The Met Gala, the Olympic Games, and the Pride Parade, all have one thing major thing in common—they’ve all been canceled. You know what is not cancelled? YOUR wedding! That’s right, your wedding day is not cancelled because it will happen whenever you both decide it get married.
As you know both the Centers for Disease Control and Prevention (CDC) and the World Health Organization (WHO) including local and state governments has strict restrictions on social gatherings, and we are all to limit group gatherings because of COVID-19.
With so many unknowns and things changing so quickly around the globe, here in our nation, and locally in our area, DC metro area, there is no guarantee when we will all be allowed to freely gather in large groups even after June 10th. As a result, some couples are either postponing their weddings or considering alternative options, like private vow ceremonies and larger reception at a future date.
Making the decision to reschedule or postpone your wedding is not easy at all. It’s a painful and sad reality that I have been through with quite a few of my couples. Ultimately, the decision is one that brings some level of peace of mind given all the chaos and as I said earlier, unknowns.
Things to keep in mind for before postponing your wedding:
As you reach out, keep in mind that your vendors are business owners and a postponement will impact them, as well. Please understand that each vendor will apply his/her own policies and guidelines when it comes to their contract.

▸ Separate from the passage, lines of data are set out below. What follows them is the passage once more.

From an optimization exercise on the open Yosys and OpenROAD flow, aimed at small area, a short achievable clock period and few clock cycles per item; shortcuts taken in it are not production practice.
Function was checked by simulation only, so behaviour that the tests miss may differ from the original.

## S
==> module swah_dp, before the edit <==
module swah_dp
(
    input  logic                        aclk,
    input  logic                        aresetn,
    input  logic [swah_pkg::FIELD_W-1:0] in_x,
    input  logic                        go,
    input  logic                        p_shift,
    input  logic                        p_load,
    input  logic                        p_push,
    input  logic                        p_init,
    input  logic                        p_zero,
    input  logic                        full_next,
    input  logic                        d_init,
    input  logic                        c_upd,
    input  logic                        c_init,
    output logic [swah_pkg::FIELD_W-1:0] avg
);
    localparam int W = FIELD_W;
    logic [W-1:0]         win_reg [1:WIN-1];
    logic [W-1:0]         old_reg;
    logic                 cy_reg;
    logic [DELTA_W-1:0]   delta_reg;
    logic [W-1:0]         da_reg;
    logic [3:0]           db_reg;
    logic [W-1:0]         q_reg;
    logic [3:0]           r_reg;
    always_ff @(posedge aclk) begin
        if (p_shift) begin
            for (int i = 1; i < WIN - 1; i++) begin
                win_reg[i] <= win_reg[i+1];
            end
            win_reg[WIN-1] <= in_x;
        end
    end
    always_ff @(posedge aclk) begin
        if (!aresetn) begin
            old_reg <= '0;
        end else if (p_load) begin
            old_reg <= in_x;
        end else if (full_next && p_shift) begin
            old_reg <= win_reg[1];
        end
    end
    logic [W-1:0] sub;
    assign sub = p_zero ? '0 : old_reg;
    always_ff @(posedge aclk) begin
        if (go) begin
            delta_reg <= {in_x[W-1], in_x} - {sub[W-1], sub};
        end
    end
    function automatic logic [2:0] add3(input logic [2:0] a, input logic [2:0] b);
        add3[0] = (a[0] & b[0]) | (a[1] & b[2]) | (a[2] & b[1]);
        add3[1] = (a[0] & b[1]) | (a[1] & b[0]) | (a[2] & b[2]);
        add3[2] = (a[0] & b[2]) | (a[2] & b[0]) | (a[1] & b[1]);
    endfunction
    logic [23:0] v;
    logic [1:0]  dig  [12];
    logic [2:0]  scan [5][12];
    logic [2:0]  rem  [13];
    logic [23:0] quo;
    logic [3:0]  db_next;
    logic [W-1:0] da_next;
    always_comb begin
        v = {1'b1, ~delta_reg[DELTA_W-1], delta_reg[DELTA_W-2:2]};
        for (int k = 0; k < 12; k++) begin
            dig[k]     = v[2*k +: 2];
            scan[0][k] = {dig[k] == 2'd2, dig[k] == 2'd1, dig[k] == 2'd0 || dig[k] == 2'd3};
        end
        for (int l = 0; l < 4; l++) begin
            for (int k = 0; k < 12; k++) begin
                if (k + (1 << l) < 12) begin
                    scan[l+1][k] = add3(scan[l][k], scan[l][k + (1 << l)]);
                end else begin
                    scan[l+1][k] = scan[l][k];
                end
            end
        end
        for (int k = 0; k < 12; k++) begin
            rem[k] = scan[4][k];
        end
        rem[12] = 3'b001;
        for (int k = 0; k < 12; k++) begin
            quo[2*k+1] = (rem[k+1][1] & dig[k][1]) | rem[k+1][2];
            quo[2*k]   = (rem[k+1][0] & (dig[k] == 2'd3)) |
                         (rem[k+1][1] & !dig[k][1]) |
                         (rem[k+1][2] & (dig[k] != 2'd0));
        end
        da_next = {{(W-22){quo[21]}}, quo[21:0]};
        db_next = {rem[0][2], rem[0][1], delta_reg[1:0]};
    end
    always_ff @(posedge aclk) begin
        if (go) begin
            if (d_init) begin
                da_reg <= delta_reg[W-1:0];
                db_reg <= 4'd0;
            end else begin
                da_reg <= da_next;
                db_reg <= db_next;
            end
        end
    end
    logic [4:0] rsum;
    logic [4:0] rsum_wrap;
    logic [3:0] r_next;
    logic [4:0] cy_sum;
    logic [2:0] cy_cand;
    logic       cy_go;
    logic       cy_next;
    logic [W:0] q_sum;
    assign rsum      = {1'b0, r_reg} + {1'b0, db_reg};
    assign rsum_wrap = rsum - 5'd12;
    assign q_sum     = {q_reg, cy_reg} + {da_reg, cy_reg};
    always_comb begin
        if (!aresetn) begin
            r_next = '0;
        end else if (c_upd) begin
            if (c_init) begin
                r_next = '0;
            end else begin
                r_next = cy_reg ? rsum_wrap[3:0] : rsum[3:0];
            end
        end else begin
            r_next = r_reg;
        end
        cy_cand[0] = ({1'b0, r_next} + {3'b0, delta_reg[1:0]}) >= 5'd12;
        cy_cand[1] = ({1'b0, r_next} + {3'b0, delta_reg[1:0]}) >= 5'd8;
        cy_cand[2] = ({1'b0, r_next} + {3'b0, delta_reg[1:0]}) >= 5'd4;
        cy_go   = !d_init && ((rem[0][0] && cy_cand[0]) ||
                              (rem[0][1] && cy_cand[1]) ||
                              (rem[0][2] && cy_cand[2]));
        cy_sum  = {1'b0, r_next} + {1'b0, db_reg};
        cy_next = go ? cy_go : (cy_sum >= 5'd12);
    end
    always_ff @(posedge aclk) begin
        r_reg  <= r_next;
        cy_reg <= cy_next;
        if (!aresetn) begin
            q_reg <= '0;
        end else if (c_upd) begin
            if (c_init) begin
                q_reg <= da_reg;
            end else begin
                q_reg <= q_sum[W:1];
            end
        end
    end
    assign avg = q_reg + W'(q_reg[W-1] && (r_reg != 4'd0));
endmodule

And although I cannot speak for any of the vendors, I can tell you this, every single vendor will work together to find the best possible solution for all parties. Be polite and professional as you explain your situation, concerns, and request for their specific guidance. I recommend an initial email to the vendors directly then schedule a one-on-one call or video chat to discuss in detail your specific contract. Pull in your wedding planner to help you negotiate new terms, if needed.
As difficult as the decision to postpone your wedding it can be even more difficult to break the news to your closest family and friends. After you have consulted with your vendors, selected a new date, It is important to break the news to your family and wedding party immediately. You know your family and friends the best so find the best way to break the news to them, gently. As long as you share in a loving way they will understand.
Update your wedding website or send a change date card. If you have hotel room block, make it convenient on your guests by providing them with the name, email, and direct phone number of your hotel room block point of contact instead of the hotel’s general 800 number.
Large events and mass gatherings can contribute to the spread of COVID-19 especially with out of town guest travelers who will attend your wedding and then introduce the virus to new communities. And I don’t know about you, but with everyone chomping at the bits to get back to normal, this would be an unnecessary risk that can absolutely be avoided.
Postponing your wedding means you may need to make some tough choices and have uncomfortable decisions. Just keep in mind that not all of your vendors will be available on your new date, so please, before you change your date, be sure to clear the new date with all of your booked vendors—just because your venue can make it work does not mean that your photographer, florist, or caterer will be available.
Keep in mind that with a new date you may have to book a new vendor or two, which may result in a lost deposit. Be fair and polite when negotiating your old contract, or work with your wedding planner to negotiate on your behalf.